Cuando desperté, la habitación permanecía en penumbras y Chloé se había marchado. Su piel ya no estaba en mis manos. En su lugar había una tarjeta de visita impresa en el mismo pergamino blanco del sobre en el que me había llegado la invitación y en la que, bajo el emblema del ángel, se leía lo siguiente:


Andreas Corelli

Éditeur

Éditions de la Lumière

Boulevard St.-Germain, 69. Paris


Había una anotación al dorso escrita a mano.
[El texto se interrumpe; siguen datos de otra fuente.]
`config.mk`:
```
export PLATFORM = sky130hd
export DESIGN_NAME = tsfs_order_resolve
export DESIGN_NICKNAME = d
export VERILOG_FILES = /design/src/tcp_signature_feature_scorer_assert.svh /design/src/tsfs_pkg.sv /design/src/tsfs_order_resolve.sv
export SDC_FILE = /design/constraint.sdc
export NUM_CORES = 1
export LEC_CHECK = 0
export BUFFER_PORTS_ARGS = -buffer_cell sky130_fd_sc_hd__buf_2
export CAP_MARGIN = 20
export CORE_ASPECT_RATIO = 0.7
export CORE_MARGIN = 3
export CORE_UTILIZATION = 44
export DETAILED_ROUTE_END_ITERATION = 7
export PLACE_DENSITY = 0.78
export SYNTH_ARGS = -nofsm -noshare
export SYNTH_HDL_FRONTEND = slang
export SYNTH_SLANG_ARGS = --single-unit
```
`constraint.sdc`:
```
create_clock -name vclk -period 2.4
set_input_delay 0 -clock vclk [all_inputs]
set_output_delay 0 -clock vclk [all_outputs]
set_load 0.02 [all_outputs]
```
`src/tcp_signature_feature_scorer_assert.svh`:
```
// Assertion macros for the TCP signature feature scorer.
// Used by the top level; define NO_ASSERTIONS to compile them out.
`ifndef TCP_SIGNATURE_FEATURE_SCORER_ASSERT_SVH
`define TCP_SIGNATURE_FEATURE_SCORER_ASSERT_SVH
`ifndef NO_ASSERTIONS
// Same-cycle implication.
`define TSFS_ASSERT_IMP(name, clk, rst, ante, cons) \
  name: assert property (@(posedge clk) disable iff (rst) (ante) |-> (cons)) \
    else $error("tsfs assertion failed");
// Next-cycle implication.
`define TSFS_ASSERT_NEXT(name, clk, rst, ante, cons) \
  name: assert property (@(posedge clk) disable iff (rst) (ante) |=> (cons)) \
    else $error("tsfs assertion failed");
`else
`define TSFS_ASSERT_IMP(name, clk, rst, ante, cons)
`define TSFS_ASSERT_NEXT(name, clk, rst, ante, cons)
`endif
`endif

```
`src/tsfs_pkg.sv`:
```
// Shared types and constants of the TCP signature feature scorer.
// No dependencies; used by every module of the block.
`default_nettype none
package tsfs_pkg;

  localparam int OPTION_SLOTS_DEF = 21;
  localparam int OPT_LIST_W       = 63;
  localparam int OPT_CODE_W       = 3;
  localparam int KEY_CODES        = 4;
  localparam int SLOT_POS_W       = 5;

  localparam logic [15:0] FEATURE_PROB_RESET = 16'd6554;
  localparam logic [15:0] RARE_PROB_RESET    = 16'd655;

  // Register map, selected by paddr[2].
  localparam logic REG_FEATURE = 1'b0;
  localparam logic REG_RARE    = 1'b1;

  // Options ordering result codes.
  localparam logic [1:0] OPT_VIOLATED = 2'd0;
  localparam logic [1:0] OPT_COMPAT   = 2'd1;
  localparam logic [1:0] OPT_EXACT    = 2'd2;

  typedef struct packed {
    logic win;
    logic ttl;
    logic df;
    logic mss;
    logic rst_on;
    logic rst_eq;
  } tsfs_match_t;

  typedef struct packed {
    logic                                   eq;
    logic [KEY_CODES-1:0]                   found;
    logic [KEY_CODES-1:0][SLOT_POS_W-1:0]   fpos;
    logic [KEY_CODES-1:0][KEY_CODES-1:0]    prec;
  } tsfs_opt_prep_t;

endpackage
`default_nettype wire

```
`src/tsfs_order_resolve.sv`:
```
// Second half of the options ordering check: turns the prepared positions
// into the options code. Depends on tsfs_pkg.
`default_nettype none
module tsfs_order_resolve import tsfs_pkg::*; (
  input  tsfs_opt_prep_t   prep,
  output logic [1:0]       code
);

  logic violated;

  // An inversion between any two found key codes, in target order, is a
  // violation; a nondecreasing sequence has none.
  always_comb begin
    violated = 1'b0;
    for (int a = 0; a < KEY_CODES; a++) begin
      for (int b = 0; b < KEY_CODES; b++) begin
        violated = violated | (prep.prec[a][b] & prep.found[a] & prep.found[b] &
                               (prep.fpos[a] > prep.fpos[b]));
      end
    end
  end

  always_comb begin
    priority if (prep.eq) begin
      code = OPT_EXACT;
    end else if (violated) begin
      code = OPT_VIOLATED;
    end else begin
      code = OPT_COMPAT;
    end
  end

endmodule
`default_nettype wire

```
==> impl_metrics.csv, run 1 <==
group,metric,value,unit
run_status,outcome,"completed",
placed_design,dp_cells,172,
global_route,antenna_found_initial,0,
detailed_routing,drt_iter0_drc,22,
timing,tns,0,ns
clock_network,post_cts_buffers,0,
setup_path,critPathSlowestCell,"mux2_2",
power,finalPower,0.184,mW
synth,ys_types,23,
finish,regArea,0,um^2
synth,yosys.area.top_type,"ha_1",
timing,relSlewSlack,80.8,%
synth,synthTopCellsByArea,"ha_1, inv_1, nand2_1, a21oi_1, mux2i_1",
setup_path,path_max_fanout,3,
setup_path,crit_required,2.40,ns
worst_hold_path,worstHoldEndpoint,"code[1]",
synth,synth_nets,184,
detailed_routing,drt-total-wl,2080,um
floorplan,die_y,42.3,um
placed_design,dp_hpwl,1950,um
worst_hold_path,holdCritStartpoint,"prep[40]",
setup_path,path_class,"in2out",
setup_path,endpoint_kind,"output port",
synth,synth_cells,113,
clock_network,ctsResizeCount,0,
floorplan,die_w,57.9,um
detailed_routing,vias_per_cell,5.31,
finish,area_delta_synth_final,25.8,%
setup_path,timing.critical_path.mode_cell,"buf_2",
clock_network,cts_hold_buf,0,
detailed_routing,ant_nets,0,
timing,hold_viol,0,
setup_path,critPathLaunch,"prep[19]",
setup_path,critPathArrivalTime,1.81,ns
setup_path,startpoint_type,"input port",
power,p_leak,0.652,nW
floorplan,num_rows,12,
finish,drive_gt1_share,29.1,%
floorplan,die_area,2450,um^2
timing,rsz0062_at_grt,"no",
timing,finalCriticalPeriod,1.81,ns
synth,syn_area_per_cell,7.34,um^2
global_route,overflow,0,
synth,synth_area,830,um^2
timing,finalSetupViolCount,0,
power,peakVddDrop,0.0893,mV
synth,yosysSeqAreaShare,0,%
timing,final.period_utilization,75.5,%
synth,synth_top_cell_area_share,45.2,%
placed_design,port_buffers,39,
synth,synth_common_cells,"ha_1, inv_1, nand2_1",
power,power_density,177,nW/um^2
detailed_routing,via_count,913,
global_route,grt_pass1_vias,781,
placed_design,place.gp.congestion,0.762,
setup_path,path_cells,"buf_2 > inv_1 > ha_1 > a21oi_1 > nand2_1 > a211oi_1 > mux2_2 > o22ai_1 > nor4_2 > buf_2",
finish,nFlopsAndLatches,0,
timing,drv_slew,0,
floorplan,pin_count,43,
floorplan,start_util,49.3,%
timing,max_clock_freq,552,MHz
global_route,grt_pass1_wl,3190,um
global_route,grtUsageTotal,15.8,%
finish,instances_no_fill,172,
finish,antenna_cells,0,
finish,clock_buffers,0,
worst_hold_path,hold_depth,2,
synth,yosysMostFrequentCell,"ha_1",
detailed_routing,wl_per_cell,12.1,um
timing,tightest_slew,0.286,ns
detailed_routing,dr.pass1.iters,4,
worst_hold_path,hp-class,"in2out",
setup_path,cp_slowest_stage_delay,0.38,ns
finish,final_nets,224,
detailed_routing,drc,0,
global_route,grt_max_degree,5,
floorplan,core-area,1680,um^2
job,maxCapViolCount,0,
synth,yosys_warnings,0,
worst max-delay path: cells and delay by family:
family	cells	cell delay [ns]
mux	1	0.38
fa+ha+maj	1	0.28
compound gates	3	0.62
simple gates	2	0.16
buf+inv	3	0.36
how the worst max path moves through the flow:
stage,endpoint,cells after the start
2_1_floorplan,code[0],8
3_3_place_gp,code[0],10
3_5_place_dp,code[0],10
4_1_cts,code[0],10
5_1_grt,code[0],10
6_report,code[0],10
final cells by class:
| cell class | count | area (um^2) |
|---|---|---|
| fillers | 158 | 638 |
| repair buffers | 39 | 195 |
| well taps | 21 | 26.3 |
| inverters | 25 | 93.8 |
| multi-input cells | 87 | 728 |
metal layers:
layer / share of wire [%] / routed length (um) / global-route usage [%] / up-vias
met3: 10 / 212 / 0.308 / 0
met2: 41 / 861 / 25.0 / 42
met1: 48 / 1010 / 24.8 / 387
met4: 0 / 0 / 0 / 0
met5: 0 / 0 / 0 / -
li1: - / - / - / 484
logic make-up after synthesis:
| family | synth area share, % |
|---|---|
| AND/OR/NAND/NOR | 14.6 |
| multiplexers | 6.33 |
| buffers and inverters | 12.2 |
| AO/OA/AOI/OAI | 21.6 |
| adder cells (fa/ha/maj) | 45.2 |
per-stage QoR:
step                instance area (um^2)  util (%)  hold slack (ns)  setup WS, ns
floorplan                            830         -            0.113         0.800
detailed placement                  1040      62.1            0.237         0.611
global placement                    1040      62.1            0.238         0.651
finish                              1040      62.1            0.238         0.587
CTS                                 1040      62.1            0.242         0.600
global route                        1040      62.1            0.251         0.533
where the power goes:
group | internal [mW] | switching (mW) | leakage [nW]
clock | 0 | 0 | 0
combinational | 0.0879 | 0.0964 | 0.652
sequential | 0 | 0 | 0
total | 0.0879 | 0.0964 | 0.652
placed cells by master, fill, tap and decap left out, drive strengths merged, types with 3 or more instances in the layout:
cell type / n
inv: 25
buf: 39
o21ai: 4
nor2: 4
a211oi: 3
nand2: 12
ha: 30
a21oi: 8
mux2i: 3
nand4: 3
nand3: 6
No activity file was read; power rests on OpenSTA's default activity.
==> inputs of run 2 (changes only) <==
==> constraint.sdc (replaced) <==
create_clock -name vclk -period 1.7
set_input_delay 0 -clock vclk [all_inputs]
set_output_delay 0 -clock vclk [all_outputs]
set_load 0.02 [all_outputs]
==> run 2 against run 1 <==
Effect of this change: the run now ends with setup timing left; first-iteration DRC count rose by 68%; final area increased by 16%; critical path depth unchanged; core utilization grew 9.8 points; non-clock buffer count up 6; largest power group unchanged.
==> impl_metrics.csv, run 2 (synthesis results as in run 1) <==
group,metric,value,unit
detailed_routing,drt_iter0_drc,37,
finish,layout_common_cells,"buf_2, ha_1, inv_1",
setup_path,cp_top_family,"compound AO/OA/AOI/OAI gates",
timing,rsz0062_at_grt,"yes",
job,maxCapViolCount,0,
detailed_routing,drt-total-wl,2630,um
finish,drive_gt1_share,43.9,%
detailed_routing,dr.pass1.iters,4,
finish,clock_buffers,0,
setup_path,crit_buf_inv,3,
placed_design,dp_hpwl,2200,um
setup_path,critPathSlowestCell,"a311o_1",
finish,area_delta_synth_final,45.7,%
timing,setup_ws,-0.0144,ns
timing,drv_slew,0,
setup_path,crit_required,1.70,ns
worst_hold_path,hp-class,"in2out",
finish,final_common_cell,"buf_2",
setup_path,path_class,"in2out",
timing,hold_ws,0.240,ns
setup_path,critPathArrivalTime,1.71,ns
power,peakVddDrop,0.160,mV
finish,fillers,138,
global_route,overflow,0,
finish,regArea,0,um^2
detailed_routing,drc,0,
detailed_routing,ant_nets,0,
timing,finalSetupViolCount,1,
floorplan,die_area,2450,um^2
timing,finalCriticalPeriod,1.71,ns
placed_design,port_buffers,39,
timing,tns,-0.0144,ns
floorplan,start_util,49.3,%
floorplan,pin_count,43,
timing,relSlewSlack,83.4,%
global_route,grt_pass1_vias,938,
setup_path,cp_slowest_stage_delay,0.30,ns
finish,antenna_cells,0,
global_route,antenna_found_initial,0,
timing,hold_viol,0,
global_route,grt_max_degree,5,
power,p_leak,0.681,nW
power,power_density,273,nW/um^2
run_status,violations,"setup timing",
global_route,grtUsageTotal,19.8,%
timing,tightest_slew,0.248,ns
run_status,outcome,"finished with violations",
floorplan,num_rows,12,
floorplan,die_w,57.9,um
setup_path,path_cells,"buf_6 > inv_4 > ha_4 > a21oi_2 > nand2_1 > a211oi_2 > mux2i_1 > a311o_1 > nor4_2 > buf_2",
timing,final.period_utilization,101,%
placed_design,place.gp.congestion,0.794,
floorplan,die_y,42.3,um
finish,final_nets,230,
detailed_routing,vias_per_cell,5.40,
global_route,grt_pass1_wl,3950,um
finish,nFlopsAndLatches,0,
power,finalPower,0.330,mW
setup_path,endpoint_kind,"output port",
detailed_routing,via_count,962,
setup_path,path_max_fanout,3,
setup_path,startpoint_type,"input port",
floorplan,core-area,1680,um^2
finish,final_core_util,71.9,%
detailed_routing,wl_per_cell,14.8,um
timing,max_clock_freq,583,MHz
[run 2: cell types whose count changed in the layout (fill, tap and decap cells not counted), sizes merged]
cell / before / now
buf: 39 / 45
[run 2: cell type report]
cell class         instances  area [um^2]  share of cell area, %
repair buffers            45          253                   20.9
well taps                 21         26.3                   2.17
multi-input cells         87          831                   68.7
inverters                 25         98.8                   8.18
[run 2: stage by stage]
stage / worst slack [ns] / area [um^2] / cells
2_1_floorplan: 0.100 / 830 / 113
3_3_place_gp: -0.0543 / 1080 / 177
3_5_place_dp: -0.0978 / 1080 / 177
4_1_cts: 0.00261 / 1160 / 177
5_1_grt: -0.0923 / 1210 / 178
6_report: -0.0144 / 1210 / 178
[run 2: power breakdown]
| part | internal [mW] | switching [mW] | leakage, nW | total (mW) |
|---|---|---|---|---|
| logic | 0.165 | 0.165 | 0.681 | 0.330 |
| clock network | 0 | 0 | 0 | 0 |
| registers | 0 | 0 | 0 | 0 |
| total | 0.165 | 0.165 | 0.681 | 0.330 |
[run 2: final timing paths]
path / start / end / slack, ns / depth (start not counted)
setup / recovery: prep[29] / code[0] / -0.01 / 10
hold / removal: prep[40] / code[1] / 0.24 / 2
[run 2: metal layers]
layer | wire (um) | up-vias | track usage, %
met3 | 225 | 0 | 1.23
met2 | 1250 | 43 | 37.2
met5 | 0 | - | 0
met4 | 0 | 0 | 0
li1 | - | 495 | -
met1 | 1150 | 424 | 25.9
[run 2: timing repair]
action | in CTS | in global routing
endpoints found under the hold margin | 0 | 0
pin swaps | 10 | 3
hold buffers | 0 | 0
endpoints found under the setup margin | 1 | 1
setup buffers | 0 | 1
resized for setup | 15 | 9
==> inputs of run 3 (changes only) <==
--- a/config.mk
+++ b/config.mk
@@ -12,6 +12,7 @@
 export CORE_UTILIZATION = 44
 export DETAILED_ROUTE_END_ITERATION = 7
 export PLACE_DENSITY = 0.78
+export SETUP_SLACK_MARGIN = 0.5
 export SYNTH_ARGS = -nofsm -noshare
 export SYNTH_HDL_FRONTEND = slang
 export SYNTH_SLANG_ARGS = --single-unit
==> run 3 against run 2 <==
Effect of this change: the run now ends clean; power grew 14%; die area unchanged; largest cell class unchanged; core utilization rose by 8.3 points; critical path type unchanged; final area increased by 12%; clock-buffer cell count unchanged; combinational power increased by 14%; flip-flop and latch count did not move; non-clock buffer count is 5 lower; critical endpoint unchanged; maximum frequency rose by 4.0%.
==> impl_metrics.csv, run 3 (synthesis results as in run 1) <==
group,metric,value,unit
timing,rsz0062_at_grt,"yes",
setup_path,cp_slowest_stage_delay,0.29,ns
timing,finalCriticalPeriod,1.65,ns
finish,final_nets,225,
worst_hold_path,holdCritStartpoint,"prep[40]",
timing,max_clock_freq,607,MHz
setup_path,critPathSlowestCell,"mux2i_1",
setup_path,startpoint_type,"input port",
detailed_routing,via_count,965,
setup_path,crit_buf_inv,2,
global_route,antenna_found_initial,0,
job,maxCapViolCount,0,
detailed_routing,drt-total-wl,2650,um
finish,final_core_util,80.2,%
detailed_routing,wl_per_cell,15.3,um
finish,regArea,0,um^2
setup_path,cp_top_family,"compound AO/OA/AOI/OAI gates",
finish,drive_gt1_share,50.7,%
detailed_routing,vias_per_cell,5.58,
placed_design,place.gp.congestion,0.805,
detailed_routing,drt_iter0_drc,25,
timing,setup_ws,0.0518,ns
finish,nFlopsAndLatches,0,
global_route,grt_pass1_vias,997,
global_route,grt_max_degree,5,
floorplan,die_y,42.3,um
timing,finalSetupViolCount,0,
worst_hold_path,worstHoldEndpoint,"code[1]",
setup_path,endpoint_kind,"output port",
power,finalPower,0.377,mW
detailed_routing,drc,0,
power,p_leak,0.685,nW
setup_path,crit_required,1.70,ns
finish,antenna_cells,0,
worst_hold_path,hp-class,"in2out",
finish,fillers,127,
power,power_density,279,nW/um^2
power,peakVddDrop,0.174,mV
finish,final_common_cell,"buf_2",
timing,tightest_slew,0.231,ns
setup_path,path_class,"in2out",
global_route,overflow,0,
floorplan,die_w,57.9,um
placed_design,dp_hpwl,2370,um
run_status,outcome,"completed",
floorplan,start_util,49.3,%
timing,relSlewSlack,84.2,%
finish,area_delta_synth_final,62.6,%
placed_design,pre_cts_slack,-0.0546,ns
finish,clock_buffers,0,
detailed_routing,dr.pass1.iters,4,
global_route,grt_pass1_wl,4360,um
setup_path,critPathArrivalTime,1.65,ns
floorplan,pin_count,43,
worst_hold_path,hold_depth,2,
setup_path,path_cells,"buf_2 > ha_4 > nand3_2 > o221ai_1 > a21oi_1 > mux2i_1 > o22ai_2 > nor4_4 > buf_4",
detailed_routing,ant_nets,0,
finish,layout_common_cells,"buf_2, inv_1, ha_1",
floorplan,core-area,1680,um^2
floorplan,die_area,2450,um^2
placed_design,port_buffers,39,
floorplan,num_rows,12,
global_route,grtUsageTotal,22.1,%
timing,final.period_utilization,97.0,%
timing,hold_viol,0,
setup_path,path_max_fanout,3,
timing,drv_slew,0,
clock_network,cts_hold_buf,0,
==> run 3: timing repair <==
action                                 CTS  global route
buffers inserted                         1             0
resized for setup                       14             5
endpoints found under the hold margin    0             0
setup endpoints to repair                1             1
pin swaps                               12             2
==> run 3: per-layer routing <==
layer / track usage [%] / vias up / share of wire [%]
met3: 2.46 / 2 / 5.2
met1: 28.0 / 451 / 46
met5: 0 / - / 0
li1: - / 487 / -
met4: 1.85 / 0 / 0.34
met2: 41.0 / 25 / 48
==> run 3: stage by stage <==
stage / cells / cell area (um^2) / hold slack (ns) / setup TNS, ns
2_1_floorplan: 113 / 1060 / 0.113 / 0
3_3_place_gp: 172 / 1270 / 0.234 / -0.00846
3_5_place_dp: 172 / 1270 / 0.239 / -0.0546
4_1_cts: 173 / 1330 / 0.239 / 0
5_1_grt: 173 / 1350 / 0.253 / -0.00851
6_report: 173 / 1350 / 0.236 / 0
==> run 3: report_power, final <==
group	internal (mW)	leakage [nW]	switching (mW)
clock	0	0	0
combinational	0.189	0.685	0.188
sequential	0	0	0
==> run 3: how the worst max path moves through the flow <==
stage                     startpoint      end  cells past startpoint  slack (ns)
after global routing        prep[23]  code[0]                     10      -0.009
after detailed placement    prep[29]  code[0]                     10       -0.05
final                       prep[32]  code[0]                      9        0.05
after floorplan             prep[18]  code[0]                      8        0.36
after global placement      prep[18]  code[0]                     10      -0.008
after CTS                   prep[19]  code[0]                     10        0.05
==> run 3: final cells by class <==
class / instances / area [um^2] / share of cell area [%]
inverter: 25 / 118 / 8.72
timing repair buffer: 40 / 235 / 17.4
tap: 21 / 26.3 / 1.95
multi-input combinational: 87 / 970 / 71.9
Querido David, la vida está hecha de grandes esperanzas. Cuando esté listo para hacer las suyas realidad, póngase en contacto conmigo. Estaré esperando. Su amigo y lector,

A. C.

Recogí mi ropa del suelo y me vestí. La puerta de la habitación ya no estaba cerrada. Recorrí el corredor hasta el salón, donde el gramófono se había silenciado. No había rastro de la niña ni de la mujer del pelo blanco que me había recibido. El silencio era absoluto. A medida que me dirigía hacia la salida tuve la impresión de que las luces a mi espalda se desvanecían, y corredores y habitaciones se oscurecían lentamente. Salí al rellano y descendí por las escaleras de regreso al mundo, sin ganas. Al salir a la calle me encaminé hacia la Rambla, dejando el bullicio y el gentío de los locales nocturnos a mi espalda. Una niebla tenue y cálida ascendía desde el puerto, y el destello de los ventanales del hotel Oriente la teñían de un amarillo sucio y polvoriento en el que los transeúntes se desvanecían como trazos de vapor. Eché a andar mientras el perfume de Chloé empezaba a desvanecerse de mi pensamiento, y me pregunté si los labios de Cristina Sagnier, la hija del chófer de Vidal, tendrían el mismo sabor.